WHAT THE EXERCISE ASKS: Take the entries that follow and return exactly the lines from the one holding "logic wdt_osc_en;" through the one holding "Unlock sequence states", both included. Nothing else is needed.

(PROVIDED MATERIAL begins)

--- src/ocs_cfg.svh ---
`ifndef OCS_CFG_SVH
`define OCS_CFG_SVH

// ----------------------------------------
// Register port geometry
// ----------------------------------------
`define OCS_ADDR_W 4
`define OCS_DATA_W 8

// ----------------------------------------
// Register offsets
// ----------------------------------------
`define OCS_REG_CTRL 4'h0
`define OCS_REG_LOCK 4'h1
`define OCS_REG_STAT 4'h2
`define OCS_REG_OPT 4'h3

// ----------------------------------------
// Unlock keys, written in this order to the lock register
// ----------------------------------------
`define OCS_KEY_FIRST 8'hE7
`define OCS_KEY_SECOND 8'h18

// ----------------------------------------
// Reset values
// ----------------------------------------
// Precision oscillator and watchdog oscillator on, detectors off, source 0
`define OCS_CTRL_RST 8'hA0
`define OCS_OPT_RST 2'h0

// ----------------------------------------
// Source select codes
// ----------------------------------------
`define OCS_SRC_IPO 2'h0
`define OCS_SRC_XTAL 2'h1
`define OCS_SRC_PIN 2'h2
`define OCS_SRC_WDT 2'h3

// ----------------------------------------
// Status bit positions
// ----------------------------------------
`define OCS_ST_PRI_FAIL 0
`define OCS_ST_WDT_FAIL 1
`define OCS_ST_WDT_DEAD 2
`define OCS_ST_FALLBACK 3
`define OCS_ST_SRC_LSB 4
`define OCS_ST_UNLOCKED 7

// ----------------------------------------
// Failure timing
// ----------------------------------------
`define OCS_FAIL_TIME_NS 1000000
`define OCS_CLK_PERIOD_NS 25
`define OCS_FAIL_CYCLES (`OCS_FAIL_TIME_NS / `OCS_CLK_PERIOD_NS)
`define OCS_CNT_W 16
`define OCS_CNT_ONE 16'h0001

`endif

--- src/ocs_pkg.sv ---
`include "ocs_cfg.svh"

package ocs_pkg;

  // ----------------------------------------
  // Clock sources reachable by the system clock
  // ----------------------------------------
  typedef enum logic [1:0] {
    OCS_IPO  = `OCS_SRC_IPO,
    OCS_XTAL = `OCS_SRC_XTAL,
    OCS_PIN  = `OCS_SRC_PIN,
    OCS_WDT  = `OCS_SRC_WDT
  } ocs_src_t;

  // ----------------------------------------
  // Control register layout, msb first
  // ----------------------------------------
  typedef struct packed {
    logic ipo_en;
    logic xtal_en;
    logic wdt_osc_en;
    logic sec_osc_en;
    logic primary_fail_detect_enable;
    logic watchdog_fail_detector_enable;
    ocs_src_t system_clock_source_select;
  } ocs_ctrl_t;

  // ----------------------------------------
  // Unlock sequence states
  // ----------------------------------------
  typedef enum logic [2:0] {
    OCS_LK_CLOSED = 3'b001,
    OCS_LK_HALF   = 3'b010,
    OCS_LK_OPEN   = 3'b100
  } ocs_lock_t;

  // ----------------------------------------
  // Primary oscillator mode from option bits
  // ----------------------------------------
  typedef enum logic [1:0] {
    OCS_MODE_MEDIUM = 2'h0,
    OCS_MODE_MAX    = 2'h1,
    OCS_MODE_RC_EXT = 2'h2,
    OCS_MODE_RSVD   = 2'h3
  } ocs_mode_t;

endpackage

(PROVIDED MATERIAL ends)

OUTPUT FOR THIS EXERCISE:
    logic wdt_osc_en;
    logic sec_osc_en;
    logic primary_fail_detect_enable;
    logic watchdog_fail_detector_enable;
    ocs_src_t system_clock_source_select;
  } ocs_ctrl_t;

  // ----------------------------------------
  // Unlock sequence states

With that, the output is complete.